------ Working data ------

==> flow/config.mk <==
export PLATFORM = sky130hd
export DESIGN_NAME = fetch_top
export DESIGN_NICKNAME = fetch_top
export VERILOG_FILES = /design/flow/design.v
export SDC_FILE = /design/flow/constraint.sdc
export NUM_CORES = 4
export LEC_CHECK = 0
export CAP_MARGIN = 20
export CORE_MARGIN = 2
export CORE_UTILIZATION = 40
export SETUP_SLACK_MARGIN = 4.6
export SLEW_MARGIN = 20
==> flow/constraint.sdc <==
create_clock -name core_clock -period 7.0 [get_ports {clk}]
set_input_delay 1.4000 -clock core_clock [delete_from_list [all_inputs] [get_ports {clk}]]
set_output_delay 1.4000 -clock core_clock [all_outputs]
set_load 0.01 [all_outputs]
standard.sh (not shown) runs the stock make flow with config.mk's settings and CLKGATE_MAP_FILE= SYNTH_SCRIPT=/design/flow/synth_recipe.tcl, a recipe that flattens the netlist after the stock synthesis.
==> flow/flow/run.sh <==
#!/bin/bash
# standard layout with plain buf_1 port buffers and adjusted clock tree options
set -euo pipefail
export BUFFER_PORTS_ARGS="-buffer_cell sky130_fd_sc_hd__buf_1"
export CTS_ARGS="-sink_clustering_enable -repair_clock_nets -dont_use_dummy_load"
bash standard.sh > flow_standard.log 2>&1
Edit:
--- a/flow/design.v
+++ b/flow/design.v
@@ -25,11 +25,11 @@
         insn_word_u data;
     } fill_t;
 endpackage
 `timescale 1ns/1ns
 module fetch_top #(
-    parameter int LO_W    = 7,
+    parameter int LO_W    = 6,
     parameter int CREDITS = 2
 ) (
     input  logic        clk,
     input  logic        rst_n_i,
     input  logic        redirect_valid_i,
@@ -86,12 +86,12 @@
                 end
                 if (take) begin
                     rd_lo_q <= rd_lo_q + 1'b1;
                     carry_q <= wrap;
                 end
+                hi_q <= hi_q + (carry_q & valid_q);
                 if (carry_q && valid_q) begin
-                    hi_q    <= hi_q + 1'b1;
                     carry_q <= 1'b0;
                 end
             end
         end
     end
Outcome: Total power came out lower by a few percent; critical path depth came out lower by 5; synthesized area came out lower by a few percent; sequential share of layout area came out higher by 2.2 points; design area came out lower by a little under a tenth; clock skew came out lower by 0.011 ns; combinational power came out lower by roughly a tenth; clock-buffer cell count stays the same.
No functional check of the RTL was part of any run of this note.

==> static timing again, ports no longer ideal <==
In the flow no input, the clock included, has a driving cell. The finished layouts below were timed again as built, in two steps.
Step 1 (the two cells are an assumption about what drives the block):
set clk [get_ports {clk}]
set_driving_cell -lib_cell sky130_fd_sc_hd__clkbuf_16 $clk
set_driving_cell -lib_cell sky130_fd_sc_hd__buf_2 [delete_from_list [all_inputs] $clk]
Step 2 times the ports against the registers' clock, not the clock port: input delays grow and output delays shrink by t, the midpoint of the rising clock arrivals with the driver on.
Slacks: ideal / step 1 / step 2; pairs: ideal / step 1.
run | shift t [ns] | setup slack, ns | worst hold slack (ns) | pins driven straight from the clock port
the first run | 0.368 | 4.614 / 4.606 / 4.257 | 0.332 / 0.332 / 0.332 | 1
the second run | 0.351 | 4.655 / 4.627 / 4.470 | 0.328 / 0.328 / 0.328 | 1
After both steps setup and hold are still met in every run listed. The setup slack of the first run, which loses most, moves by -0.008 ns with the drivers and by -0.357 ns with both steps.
Background: an optimization exercise with open tools, aiming at small area and a short achievable clock period. Do not read the settings as production practice. Function was checked by simulation only, so behaviour that the tests miss may differ from the original. The clock port is modelled as an ideal driver; clocking choices that lean on that would not hold on a real chip. Power figures rest on the tool's default switching activity, not on a simulated workload.

job 101:
Design drive_datapath, start of the top module:
module drive_datapath #(
    parameter int NUM_BANK = 4
) (
    input  logic                                clk,
    input  logic                                rst_i,
    input  logic                                update_pc_i,
    input  logic [NUM_BANK-1:0]                 bank_wr_sel_i,
    input  logic                                inst_wr_en_i,
    input  logic [drive_pkg::PC_W-1:0]          inst_wr_addr_i,
    input  logic [drive_pkg::INST_W-1:0]        inst_wr_data_i,
    input  logic                                env_wr_en_i,
    input  logic [drive_pkg::ENV_ADDR_W-1:0]    env_wr_addr_i,
    input  logic [drive_pkg::AMP_W-1:0]         env_wr_data_i,
    output logic [NUM_BANK-1:0]                 bank_busy_o,
    output logic                                valid_o,
    output logic [drive_pkg::IQ_SUM_W-1:0]      i_o,
    output logic [drive_pkg::IQ_SUM_W-1:0]      q_o
);
  ...
For scale: roughly 7,700 cells after synthesis, about 3,800 flip-flops, about 65 I/O pins, ~150,000 um^2 of cells after synthesis.
==> flow/config.mk <==
export PLATFORM = sky130hd
export DESIGN_NAME = drive_datapath
export DESIGN_NICKNAME = drive_datapath
export VERILOG_FILES = /design/flow/design.v
export SDC_FILE = /design/flow/constraint.sdc
export NUM_CORES = 4
export LEC_CHECK = 0
export CAP_MARGIN = 20
export CORE_MARGIN = 2
export CORE_UTILIZATION = 60
export PLACE_DENSITY = 0.72
export SETUP_SLACK_MARGIN = 4.2
export SLEW_MARGIN = 40
==> flow/constraint.sdc <==
create_clock -name core_clock -period 7.0 [get_ports {clk}]
set_input_delay 1.4000 -clock core_clock [delete_from_list [all_inputs] [get_ports {clk}]]
set_output_delay 1.4000 -clock core_clock [all_outputs]
set_load 0.01 [all_outputs]
standard.sh (not shown) runs the stock make flow with config.mk's settings and CLKGATE_MAP_FILE= SYNTH_SCRIPT=/design/flow/synth_recipe.tcl, a recipe that flattens the netlist after the stock synthesis.
==> flow/flow/run.sh <==
#!/bin/bash
# Standard ORFS layout with two changes:
#  - clock tree: larger sink clusters and no dummy loads
#  - after CTS, a second setup repair pass with a plain move sequence
# make's full output goes to flow_make.log; each ORFS step logs under orfs/logs.
set -euo pipefail
here=$(pwd)
bash standard.sh \
  CTS_ARGS="-sink_clustering_enable -repair_clock_nets -sink_clustering_size 25 -sink_clustering_max_diameter 70 -dont_use_dummy_load" \
  POST_CTS_TCL="$here/flow/post_cts.tcl" \
  finish > "$here/flow_make.log" 2>&1
==> flow/flow/post_cts.tcl <==
# Second setup repair after CTS. The default pass stops early on paths the
# first moves of its sequence cannot improve; sizing and buffering alone
# fixes most of what it leaves.
estimate_parasitics -placement
repair_timing -setup -setup_margin $::env(SETUP_SLACK_MARGIN) -repair_tns 100 \
  -match_cell_footprint -sequence "sizeup,buffer,swap" -verbose
detailed_placement
check_placement -verbose
estimate_parasitics -placement
report_worst_slack
report_design_area
## Diff of input files: job 102 against job 101
Settings: SETUP_SLACK_MARGIN: 4.2 -> 4.5.
## What came out
The flow did not stop early for job 102: all stages ran, and the layout cleared the timing, design-rule and antenna checks. Job 102 ended up with more standard cells than job 101. From job 101 to job 102 the numbers moved as follows: core utilization increased by 2.1 points relative to the old numbers; number of cells on the critical path fell by 2; placer congestion estimate now sits higher; die boundary width level; post-route clock period utilization was more or less identical. The final critical path time including I/O delays and setup on job 102 is in line with that on job 101. Job 102: cell depth of the worst hold path is 1 lower than what job 101 reported. Between job 101 and job 102, the flow reports cell area increasing by a few percent.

------

I need every line from the material that contains the word "begin".

**Output:**
                 if (take) begin
                 if (carry_q && valid_q) begin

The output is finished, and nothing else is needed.